- Stored data -
◆ ◆ ◆

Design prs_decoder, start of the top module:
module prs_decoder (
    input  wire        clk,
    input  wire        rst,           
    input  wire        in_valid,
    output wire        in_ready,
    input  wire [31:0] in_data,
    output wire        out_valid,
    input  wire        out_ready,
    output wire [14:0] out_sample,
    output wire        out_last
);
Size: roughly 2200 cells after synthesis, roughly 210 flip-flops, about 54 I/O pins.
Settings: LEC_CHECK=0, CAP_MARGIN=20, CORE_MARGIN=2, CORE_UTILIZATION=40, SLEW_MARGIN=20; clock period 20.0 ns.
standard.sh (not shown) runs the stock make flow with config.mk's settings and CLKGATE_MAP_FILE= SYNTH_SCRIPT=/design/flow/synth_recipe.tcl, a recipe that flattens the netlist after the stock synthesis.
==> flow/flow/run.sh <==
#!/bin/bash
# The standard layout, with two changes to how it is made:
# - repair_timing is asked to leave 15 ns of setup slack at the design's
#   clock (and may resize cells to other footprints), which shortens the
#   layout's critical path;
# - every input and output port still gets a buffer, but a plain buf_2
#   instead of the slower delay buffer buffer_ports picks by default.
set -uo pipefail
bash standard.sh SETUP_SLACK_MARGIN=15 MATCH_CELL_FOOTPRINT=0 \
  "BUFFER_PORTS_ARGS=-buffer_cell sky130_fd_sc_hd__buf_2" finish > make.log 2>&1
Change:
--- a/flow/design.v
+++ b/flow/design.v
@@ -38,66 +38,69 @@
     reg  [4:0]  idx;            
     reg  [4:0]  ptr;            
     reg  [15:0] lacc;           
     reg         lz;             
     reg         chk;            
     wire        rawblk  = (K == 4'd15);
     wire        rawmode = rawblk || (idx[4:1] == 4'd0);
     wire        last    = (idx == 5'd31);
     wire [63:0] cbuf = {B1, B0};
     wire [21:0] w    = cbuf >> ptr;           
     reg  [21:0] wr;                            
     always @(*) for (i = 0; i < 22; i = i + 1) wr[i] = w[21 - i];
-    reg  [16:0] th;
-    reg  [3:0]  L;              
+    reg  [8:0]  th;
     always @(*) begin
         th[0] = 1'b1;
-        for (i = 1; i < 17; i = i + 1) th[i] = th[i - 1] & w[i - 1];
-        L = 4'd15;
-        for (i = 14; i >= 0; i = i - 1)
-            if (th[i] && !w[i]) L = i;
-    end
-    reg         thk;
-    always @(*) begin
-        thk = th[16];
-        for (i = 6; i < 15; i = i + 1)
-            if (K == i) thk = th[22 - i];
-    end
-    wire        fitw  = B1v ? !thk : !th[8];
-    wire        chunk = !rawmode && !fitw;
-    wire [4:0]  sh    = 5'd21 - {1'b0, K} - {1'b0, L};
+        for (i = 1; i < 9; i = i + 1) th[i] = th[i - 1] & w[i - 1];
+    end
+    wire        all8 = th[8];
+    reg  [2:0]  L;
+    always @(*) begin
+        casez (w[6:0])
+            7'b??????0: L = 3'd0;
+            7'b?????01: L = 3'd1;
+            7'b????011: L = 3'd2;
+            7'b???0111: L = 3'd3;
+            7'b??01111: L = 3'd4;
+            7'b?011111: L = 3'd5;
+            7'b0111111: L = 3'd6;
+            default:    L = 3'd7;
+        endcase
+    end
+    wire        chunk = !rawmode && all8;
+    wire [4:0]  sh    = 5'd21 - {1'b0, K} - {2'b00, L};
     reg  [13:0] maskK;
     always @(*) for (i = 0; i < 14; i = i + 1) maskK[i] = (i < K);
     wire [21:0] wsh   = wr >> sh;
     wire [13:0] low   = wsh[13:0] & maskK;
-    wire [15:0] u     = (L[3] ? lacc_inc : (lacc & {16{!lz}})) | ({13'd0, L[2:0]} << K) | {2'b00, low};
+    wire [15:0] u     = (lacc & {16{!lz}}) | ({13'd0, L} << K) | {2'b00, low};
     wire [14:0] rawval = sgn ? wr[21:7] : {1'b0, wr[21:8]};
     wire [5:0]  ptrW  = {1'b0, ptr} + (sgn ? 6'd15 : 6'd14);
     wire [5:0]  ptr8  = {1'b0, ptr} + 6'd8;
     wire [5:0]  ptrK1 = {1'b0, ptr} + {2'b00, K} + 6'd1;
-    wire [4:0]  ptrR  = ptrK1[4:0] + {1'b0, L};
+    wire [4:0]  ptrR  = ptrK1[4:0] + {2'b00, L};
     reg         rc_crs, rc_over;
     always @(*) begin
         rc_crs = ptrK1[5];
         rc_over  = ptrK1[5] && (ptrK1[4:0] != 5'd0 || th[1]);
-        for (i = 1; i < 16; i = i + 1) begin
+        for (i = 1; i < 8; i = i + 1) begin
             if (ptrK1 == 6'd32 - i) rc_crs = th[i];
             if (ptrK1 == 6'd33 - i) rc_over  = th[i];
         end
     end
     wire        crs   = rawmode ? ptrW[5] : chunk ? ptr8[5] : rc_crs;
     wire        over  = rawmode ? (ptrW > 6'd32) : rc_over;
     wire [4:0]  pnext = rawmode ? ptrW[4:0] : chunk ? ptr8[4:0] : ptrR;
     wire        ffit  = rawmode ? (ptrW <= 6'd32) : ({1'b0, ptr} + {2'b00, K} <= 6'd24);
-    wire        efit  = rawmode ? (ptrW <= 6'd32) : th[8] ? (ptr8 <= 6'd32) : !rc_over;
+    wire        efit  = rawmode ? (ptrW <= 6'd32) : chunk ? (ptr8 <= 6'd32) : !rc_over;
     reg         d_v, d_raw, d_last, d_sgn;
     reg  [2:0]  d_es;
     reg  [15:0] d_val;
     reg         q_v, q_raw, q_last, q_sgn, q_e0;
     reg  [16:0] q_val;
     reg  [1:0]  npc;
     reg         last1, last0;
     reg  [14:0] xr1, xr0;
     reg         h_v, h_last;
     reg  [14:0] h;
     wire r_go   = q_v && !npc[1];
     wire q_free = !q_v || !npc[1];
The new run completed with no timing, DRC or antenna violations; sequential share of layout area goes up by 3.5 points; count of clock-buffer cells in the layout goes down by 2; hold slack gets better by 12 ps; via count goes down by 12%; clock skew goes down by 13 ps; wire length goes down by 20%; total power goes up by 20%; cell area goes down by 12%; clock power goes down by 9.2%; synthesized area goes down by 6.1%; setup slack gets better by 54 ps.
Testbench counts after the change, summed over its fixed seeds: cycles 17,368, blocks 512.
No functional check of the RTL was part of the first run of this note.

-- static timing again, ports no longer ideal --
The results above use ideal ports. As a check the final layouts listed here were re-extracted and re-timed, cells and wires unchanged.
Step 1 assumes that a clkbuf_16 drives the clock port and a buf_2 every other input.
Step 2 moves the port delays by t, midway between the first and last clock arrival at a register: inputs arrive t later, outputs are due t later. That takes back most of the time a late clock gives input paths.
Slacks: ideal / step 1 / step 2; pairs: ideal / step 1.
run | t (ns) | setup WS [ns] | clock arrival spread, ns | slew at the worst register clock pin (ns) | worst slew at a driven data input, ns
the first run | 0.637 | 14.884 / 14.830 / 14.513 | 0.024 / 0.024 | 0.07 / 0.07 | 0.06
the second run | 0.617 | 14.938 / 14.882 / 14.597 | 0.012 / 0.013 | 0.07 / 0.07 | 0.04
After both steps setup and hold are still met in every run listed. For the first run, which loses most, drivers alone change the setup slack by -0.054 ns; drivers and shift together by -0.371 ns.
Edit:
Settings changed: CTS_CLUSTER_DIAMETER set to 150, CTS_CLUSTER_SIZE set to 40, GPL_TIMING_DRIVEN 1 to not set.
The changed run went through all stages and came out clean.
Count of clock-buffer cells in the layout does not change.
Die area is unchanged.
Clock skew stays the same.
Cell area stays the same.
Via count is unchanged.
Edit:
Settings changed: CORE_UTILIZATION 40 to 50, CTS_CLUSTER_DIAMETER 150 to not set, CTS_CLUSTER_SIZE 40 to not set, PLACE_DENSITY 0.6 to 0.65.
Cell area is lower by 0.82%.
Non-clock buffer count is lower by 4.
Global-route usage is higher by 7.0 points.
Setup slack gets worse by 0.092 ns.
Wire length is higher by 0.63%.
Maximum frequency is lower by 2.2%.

◆ ◆ ◆

- Aim of the task -
From the records above, copy only the lines starting with the line that holds "run | t (ns)" and going on through the line that holds "Global-route usage is higher by 7.0 points.", exactly as written.

- Solution -
run | t (ns) | setup WS [ns] | clock arrival spread, ns | slew at the worst register clock pin (ns) | worst slew at a driven data input, ns
the first run | 0.637 | 14.884 / 14.830 / 14.513 | 0.024 / 0.024 | 0.07 / 0.07 | 0.06
the second run | 0.617 | 14.938 / 14.882 / 14.597 | 0.012 / 0.013 | 0.07 / 0.07 | 0.04
After both steps setup and hold are still met in every run listed. For the first run, which loses most, drivers alone change the setup slack by -0.054 ns; drivers and shift together by -0.371 ns.
Edit:
Settings changed: CTS_CLUSTER_DIAMETER set to 150, CTS_CLUSTER_SIZE set to 40, GPL_TIMING_DRIVEN 1 to not set.
The changed run went through all stages and came out clean.
Count of clock-buffer cells in the layout does not change.
Die area is unchanged.
Clock skew stays the same.
Cell area stays the same.
Via count is unchanged.
Edit:
Settings changed: CORE_UTILIZATION 40 to 50, CTS_CLUSTER_DIAMETER 150 to not set, CTS_CLUSTER_SIZE 40 to not set, PLACE_DENSITY 0.6 to 0.65.
Cell area is lower by 0.82%.
Non-clock buffer count is lower by 4.
Global-route usage is higher by 7.0 points.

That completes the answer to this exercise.